■ **Task description**:
Will you return, word for word, only the lines from the top of the data below down to and including the one with "after CTS | data_byte_i[6]"?

___ Entries supplied ___

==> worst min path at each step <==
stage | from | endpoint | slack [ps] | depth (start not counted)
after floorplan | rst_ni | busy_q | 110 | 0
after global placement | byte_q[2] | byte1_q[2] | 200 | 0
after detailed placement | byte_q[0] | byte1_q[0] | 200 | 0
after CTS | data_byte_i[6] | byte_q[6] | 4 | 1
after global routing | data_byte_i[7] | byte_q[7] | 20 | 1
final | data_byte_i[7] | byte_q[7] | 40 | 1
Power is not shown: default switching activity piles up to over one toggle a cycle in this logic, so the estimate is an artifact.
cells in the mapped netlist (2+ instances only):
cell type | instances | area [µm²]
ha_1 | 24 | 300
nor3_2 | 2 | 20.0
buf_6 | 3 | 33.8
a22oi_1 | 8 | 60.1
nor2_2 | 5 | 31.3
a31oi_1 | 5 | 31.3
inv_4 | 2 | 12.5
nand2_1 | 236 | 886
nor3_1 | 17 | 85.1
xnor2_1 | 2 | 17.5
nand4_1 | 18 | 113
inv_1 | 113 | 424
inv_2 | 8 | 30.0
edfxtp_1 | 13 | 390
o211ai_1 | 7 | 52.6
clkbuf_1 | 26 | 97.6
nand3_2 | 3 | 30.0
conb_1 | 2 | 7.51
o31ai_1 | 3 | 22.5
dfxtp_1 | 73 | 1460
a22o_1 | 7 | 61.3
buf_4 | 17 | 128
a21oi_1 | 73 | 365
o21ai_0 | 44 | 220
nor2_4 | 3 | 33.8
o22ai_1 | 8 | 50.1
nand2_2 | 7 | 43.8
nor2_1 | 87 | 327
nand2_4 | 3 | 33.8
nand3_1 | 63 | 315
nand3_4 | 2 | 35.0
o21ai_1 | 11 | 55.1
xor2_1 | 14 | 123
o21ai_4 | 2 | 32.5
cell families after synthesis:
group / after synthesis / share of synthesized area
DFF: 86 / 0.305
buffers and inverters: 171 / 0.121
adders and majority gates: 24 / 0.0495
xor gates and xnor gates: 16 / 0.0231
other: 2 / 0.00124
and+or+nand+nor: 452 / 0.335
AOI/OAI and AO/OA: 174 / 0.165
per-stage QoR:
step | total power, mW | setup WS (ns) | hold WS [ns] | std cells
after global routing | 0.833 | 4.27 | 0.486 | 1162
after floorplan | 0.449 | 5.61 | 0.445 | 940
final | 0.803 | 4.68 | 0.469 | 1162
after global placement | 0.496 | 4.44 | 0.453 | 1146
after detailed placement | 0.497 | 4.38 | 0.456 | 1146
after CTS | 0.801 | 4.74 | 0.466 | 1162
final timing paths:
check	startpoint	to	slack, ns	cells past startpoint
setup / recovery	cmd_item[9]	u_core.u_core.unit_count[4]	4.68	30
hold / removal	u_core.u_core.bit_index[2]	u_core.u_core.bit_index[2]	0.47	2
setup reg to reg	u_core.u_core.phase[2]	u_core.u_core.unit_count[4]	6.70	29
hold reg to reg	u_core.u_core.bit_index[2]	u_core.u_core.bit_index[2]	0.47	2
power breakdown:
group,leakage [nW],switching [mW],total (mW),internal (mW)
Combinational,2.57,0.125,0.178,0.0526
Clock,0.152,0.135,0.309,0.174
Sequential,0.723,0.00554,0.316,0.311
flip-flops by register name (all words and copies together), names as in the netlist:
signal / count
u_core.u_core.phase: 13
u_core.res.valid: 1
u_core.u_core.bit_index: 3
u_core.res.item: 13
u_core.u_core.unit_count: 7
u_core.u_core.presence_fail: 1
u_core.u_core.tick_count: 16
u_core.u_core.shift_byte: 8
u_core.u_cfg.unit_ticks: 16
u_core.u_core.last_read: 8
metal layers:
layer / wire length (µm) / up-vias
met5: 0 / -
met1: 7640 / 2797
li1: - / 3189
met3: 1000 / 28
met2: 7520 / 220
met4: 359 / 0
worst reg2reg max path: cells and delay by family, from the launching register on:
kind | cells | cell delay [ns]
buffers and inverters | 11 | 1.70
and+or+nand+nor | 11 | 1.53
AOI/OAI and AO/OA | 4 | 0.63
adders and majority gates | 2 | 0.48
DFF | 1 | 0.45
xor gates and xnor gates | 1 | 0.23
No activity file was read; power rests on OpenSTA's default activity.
--- src/rtl/isl_pkg.sv ---
// shared types and codes of the indexed shift list
package isl_pkg;

	localparam logic [2:0] KIND_APPEND = 3'd0;
	localparam logic [2:0] KIND_INSERT = 3'd1;
	localparam logic [2:0] KIND_REMOVE = 3'd2;
	localparam logic [2:0] KIND_SET    = 3'd3;
	localparam logic [2:0] KIND_GET    = 3'd4;

	localparam logic [1:0] ST_OK    = 2'd0;
	localparam logic [1:0] ST_RANGE = 2'd1;
	localparam logic [1:0] ST_FULL  = 2'd2;

	localparam logic signed [31:0] BAD_READ = -32'sd1;

	typedef struct packed {
		logic [2:0]         kind;
		logic [6:0]         position;
		logic signed [31:0] value;
	} cmd_t;

	typedef struct packed {
		logic signed [31:0] read_data;
		logic [1:0]         status;
		logic [6:0]         entry_count;
	} res_t;

endpackage
$ cat src/hwl_if.sv
interface hwl_in_if;
	logic                       valid;
	logic                       ready;
	logic                       action;
	logic [hwl_pkg::NOW_W-1:0]  now_ms;

	modport source(output valid, action, now_ms, input ready);
	modport sink(input valid, action, now_ms, output ready);
endinterface

interface hwl_out_if;
	logic                       valid;
	logic                       ready;
	logic [hwl_pkg::BYTE_W-1:0] led_byte;
	logic                       last_of_frame;

	modport source(output valid, led_byte, last_of_frame, input ready);
	modport sink(input valid, led_byte, last_of_frame, output ready);
endinterface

___

■ **Result for this task**:
==> worst min path at each step <==
stage | from | endpoint | slack [ps] | depth (start not counted)
after floorplan | rst_ni | busy_q | 110 | 0
after global placement | byte_q[2] | byte1_q[2] | 200 | 0
after detailed placement | byte_q[0] | byte1_q[0] | 200 | 0
after CTS | data_byte_i[6] | byte_q[6] | 4 | 1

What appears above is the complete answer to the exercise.